Wojciech Bońkowski
Master of Wine

Black diamonds

Posted on 25 November 2009

Winter is not a very exciting time for food here in Poland. When wild mushrooms, pumpkins and new season pears and apples are gone, we are left with exceedingly few vegetarian options. (That’s why we’re experts at pickling vegetables, including our signature pickled cabbage that can be used in savoury dishes such as bigos).
But winter is also an occasion to reconcile with root vegetables. Poland has many, from potatoes to celeriac to beetroot. One of my favourites is black turnip (czarna rzepa in Polish). Together with the white turnip, it is likely one of the oldest vegetables still in use, going back to pre-Christian times. It’s a medium-sized, round bulb, hard as a fist, with a rough black skin that looks like a diamond between vegetables:
Black turnip apparently is known in many countries, including Germany (Winterretich), France (navet du Pardailhan has a different shape), Britain and the US where it’s called Black Spanish Radish. But I’ve never seen it sold or cooked anywhere in the ‘West’. For me it remains the quintessential Eastern European veggie, stern, earthy, very ‘old-Slavic’.
It has a considerably stronger flavour than white turnip: earthy, spicy and peppery. (It also gives off a rather unpleasant smell when boiled, like boiled cauliflower but worse, so it’s best cooked in butter or oil). When really fresh it can be grated into a salad, and is an excellent raw material for deep-fried crisps.
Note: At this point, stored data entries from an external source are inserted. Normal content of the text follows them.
==> config.mk <==
export PLATFORM = sky130hd
export DESIGN_NAME = vector_comparison_unit
export DESIGN_NICKNAME = d
export VERILOG_FILES = /design/src/hw/vec_geom_pkg.sv /design/src/hw/vcmp_op_pkg.sv /design/src/hw/pipe_stage.sv /design/src/hw/segmented_subtractor.sv /design/src/hw/element_flag_gen.sv /design/src/hw/mask_select.sv /design/src/hw/vector_comparison_unit.sv
export SDC_FILE = /design/constraint.sdc
export NUM_CORES = 1
export LEC_CHECK = 0
export BUFFER_PORTS_ARGS = -buffer_cell sky130_fd_sc_hd__buf_2
export CAP_MARGIN = 20
export CORE_ASPECT_RATIO = 1.5
export CORE_MARGIN = 1
export CORE_UTILIZATION = 35
export CTS_CLUSTER_DIAMETER = 30
export DETAILED_ROUTE_END_ITERATION = 8
export HOLD_SLACK_MARGIN = 0.08
export PLACE_DENSITY = 0.64
export SYNTH_ARGS = -nofsm -noshare
export SYNTH_HDL_FRONTEND = slang
export SYNTH_SLANG_ARGS = --single-unit
export TNS_END_PERCENT = 100
==> constraint.sdc <==
create_clock -name clk -period 13.25 [get_ports clk]
set_input_delay 2.65 -clock clk [delete_from_list [all_inputs] [get_ports clk]]
set_output_delay 2.65 -clock clk [all_outputs]
set_load 0.05 [all_outputs]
The range of culinary preparations, in fact, is wide – I recall a friend reducing black turnip wedges in a bottle of Tokaji eszencia: a really expensive dish but a fabulous explosion of sweet & savoury flavours! One of standard preparations is black turnip risotto. I use light vegetable stock for this recipe, to let the turnip flavours dominate the whole. In this season, the addition of toasted, roughly chopped fresh hazelnuts at the end of cooking adds a luxurious twist, as does a generous helping of a tangy grated pecorino.
Root vegetables are interesting partners with wine. Any colour can be fine, but the wine usually needs to have a strong flavour and good minerality, so these veggies are natural matches with real terroir wines. Black turnip’s strong earthy flavour makes the choice of a red a bit tricky (though Pinot Noir styles could work). I much prefer a white, but it needs plenty of body and personality. Think a dry Hungarian Furmint like this one, a wine from the Jura, or a strong Chenin Blanc in the style of Savennières. But my favourite is Pinot Gris. Adding a splash of sweet wine into the sauce, a richer Alsace style works nicely, but with the above-mentioned risotto I prefer a bone-dry, mineral rendition from Northern Italy. (Not your commercial diluted Pinot Grigio, of course).
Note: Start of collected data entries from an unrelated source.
$ cat src/logic/rr_arb.sv
// three-way round-robin arbiter, combinational grant, pointer rotates on advance
module rr_arb (
    input  logic       clk,
    input  logic       rst,
    input  logic [2:0] req,
    input  logic       advance,  // granted requester was served
    output logic [2:0] grant
);

    logic [1:0] ptr; // highest priority index, 0..2

    // first requester at or after ptr
    always_comb begin
        int  idx;
        logic found;
        grant = 3'b000;
        found = 1'b0;
        idx   = 0;
        for (int i = 0; i < 3; i++) begin
            idx = (int'(ptr) + i) % 3;
            if (!found && req[idx]) begin
                grant[idx] = 1'b1;
                found      = 1'b1;
            end
        end
    end

    // ==============================
    // priority pointer
    // ==============================
    always_ff @(posedge clk) begin
        if (rst) begin
            ptr <= 2'd0;
        end else if (advance) begin
            case (grant)
                3'b001:  ptr <= 2'd1; // one past the winner
                3'b010:  ptr <= 2'd2;
                3'b100:  ptr <= 2'd0;
                default: ptr <= ptr;
            endcase
        end
    end

    // grant is one-hot or zero and only goes to a requester
    a_grant_legal: assert property (@(posedge clk) disable iff (rst)
        $onehot0(grant) && ((grant & ~req) == 3'b000));

    // served requester must have been granted
    a_advance_granted: assert property (@(posedge clk) disable iff (rst)
        advance |-> (grant != 3'b000));

endmodule

$ cat src/logic/fifo_arb.sv
// output port arbiter: three input fifos, round-robin winner, XY next-hop rewrite
module fifo_arb #(
    parameter int               FIFO_DEPTH = 4,
    parameter router_pkg::t_dir OUT_DIR    = router_pkg::NORTH
) (
    input  logic                    clk,
    input  logic                    rst,
    input  router_pkg::t_tile_id    local_tile_id,
    input  logic                    valid_alloc_req0,
    input  logic                    valid_alloc_req1,
    input  logic                    valid_alloc_req2,
    input  router_pkg::t_tile_trans alloc_req0,
    input  router_pkg::t_tile_trans alloc_req1,
    input  router_pkg::t_tile_trans alloc_req2,
    output logic                    out_ready_fifo0,
    output logic                    out_ready_fifo1,
    output logic                    out_ready_fifo2,
    output logic                    valid_winner_req,
    output router_pkg::t_tile_trans winner_req,
    input  router_pkg::t_fab_ready  in_ready
);

    logic [2:0]              alloc_valid;
    router_pkg::t_tile_trans alloc [3];
    router_pkg::t_tile_trans heads [3];
    logic [2:0]              fifo_full, fifo_empty, push, pop;
    logic [2:0]              arb_req, grant, held_grant;
    logic                    locked;      // winner stalled last cycle
    logic                    accept;      // transfer this cycle
    logic                    hop_ready;
    router_pkg::t_tile_id    nbr_id;      // tile on the other side of this port
    router_pkg::t_tile_trans head_sel;
    router_pkg::t_dir        next_hop;

    assign alloc_valid = {valid_alloc_req2, valid_alloc_req1, valid_alloc_req0};
    assign alloc[0]    = alloc_req0;
    assign alloc[1]    = alloc_req1;
    assign alloc[2]    = alloc_req2;

    // ==============================
    // input fifos
    // ==============================
    for (genvar i = 0; i < 3; i++) begin : g_fifo
        assign push[i] = alloc_valid[i] && !fifo_full[i]; // accepted from neighbor
        fifo #(.FIFO_DEPTH(FIFO_DEPTH)) u_fifo (
            .clk       (clk),
            .rst       (rst),
            .push      (push[i]),
            .push_data (alloc[i]),
            .pop       (pop[i]),
            .head      (heads[i]),
            .empty     (fifo_empty[i]),
            .full      (fifo_full[i])
        );
    end

    assign out_ready_fifo0 = !fifo_full[0];
    assign out_ready_fifo1 = !fifo_full[1];
    assign out_ready_fifo2 = !fifo_full[2];

    // stalled winner keeps the only request so the grant cannot move
    assign arb_req = locked ? held_grant : ~fifo_empty;

    rr_arb u_rr_arb (
        .clk     (clk),
        .rst     (rst),
        .req     (arb_req),
        .advance (accept),
        .grant   (grant)
    );

    always_comb begin
        head_sel = heads[0];
        if (grant[1]) head_sel = heads[1];
        if (grant[2]) head_sel = heads[2];
    end

    // neighbor coordinate, one step toward OUT_DIR
    always_comb begin
        nbr_id = local_tile_id;
        case (OUT_DIR)
            router_pkg::NORTH: nbr_id.y = local_tile_id.y + 1'b1;
            router_pkg::SOUTH: nbr_id.y = local_tile_id.y - 1'b1;
            router_pkg::EAST:  nbr_id.x = local_tile_id.x + 1'b1;
            router_pkg::WEST:  nbr_id.x = local_tile_id.x - 1'b1;
            default:           nbr_id = local_tile_id;
        endcase
    end

    // XY routing: x first, then y
    always_comb begin
        if (head_sel.target_tile_id.x > nbr_id.x)      next_hop = router_pkg::EAST;
        else if (head_sel.target_tile_id.x < nbr_id.x) next_hop = router_pkg::WEST;
        else if (head_sel.target_tile_id.y > nbr_id.y) next_hop = router_pkg::NORTH;
        else if (head_sel.target_tile_id.y < nbr_id.y) next_hop = router_pkg::SOUTH;
        else                                           next_hop = router_pkg::LOCAL;
    end

    always_comb begin
        case (next_hop)
            router_pkg::NORTH: hop_ready = in_ready.north_arb;
            router_pkg::EAST:  hop_ready = in_ready.east_arb;
            router_pkg::SOUTH: hop_ready = in_ready.south_arb;
            router_pkg::WEST:  hop_ready = in_ready.west_arb;
            default:           hop_ready = in_ready.local_arb;
        endcase
    end

    always_comb begin
        winner_req                       = head_sel;
        winner_req.next_tile_fifo_arb_id = next_hop;
    end

    assign valid_winner_req = |grant;
    assign accept           = valid_winner_req && hop_ready;
    assign pop              = grant & {3{accept}};

    always_ff @(posedge clk) begin
        if (rst) begin
            locked     <= 1'b0;
            held_grant <= 3'b000;
        end else begin
            locked     <= valid_winner_req && !accept;
            held_grant <= grant;
        end
    end

    // presented winner stays put until the neighbor takes it
    a_winner_stable: assert property (@(posedge clk) disable iff (rst)
        valid_winner_req && !accept |=> valid_winner_req && $stable(winner_req));

endmodule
With this week’s rzepa, I’ve opened two vintages of the Pinot Grigio St. Valentin from the San Michele Appiano co-op in Alto Adige. The 2002 is (very) slowly maturing, and has surprising power left. Only slightly aged in the bouquet (honey and dried herbs), it shows that typical rich, creamy texture of Pinot Gris while staying quite dry. The acidity is low, and there’s an obvious contribution of new oak but it’s the strong mineral backbone that lends this wine a lovely sense of balance. It’s drinking very well now, but with turnip I’ve actually preferred the 2005 version of the same wine. The structure is similar – good body, moderate oak, lowish acidity – but the minerality is more upfront, and there is a juiciness that’s gone in the older version. Both vintages are quite similar though – consistency is this overperforming co-op’s big asset. Great food wines.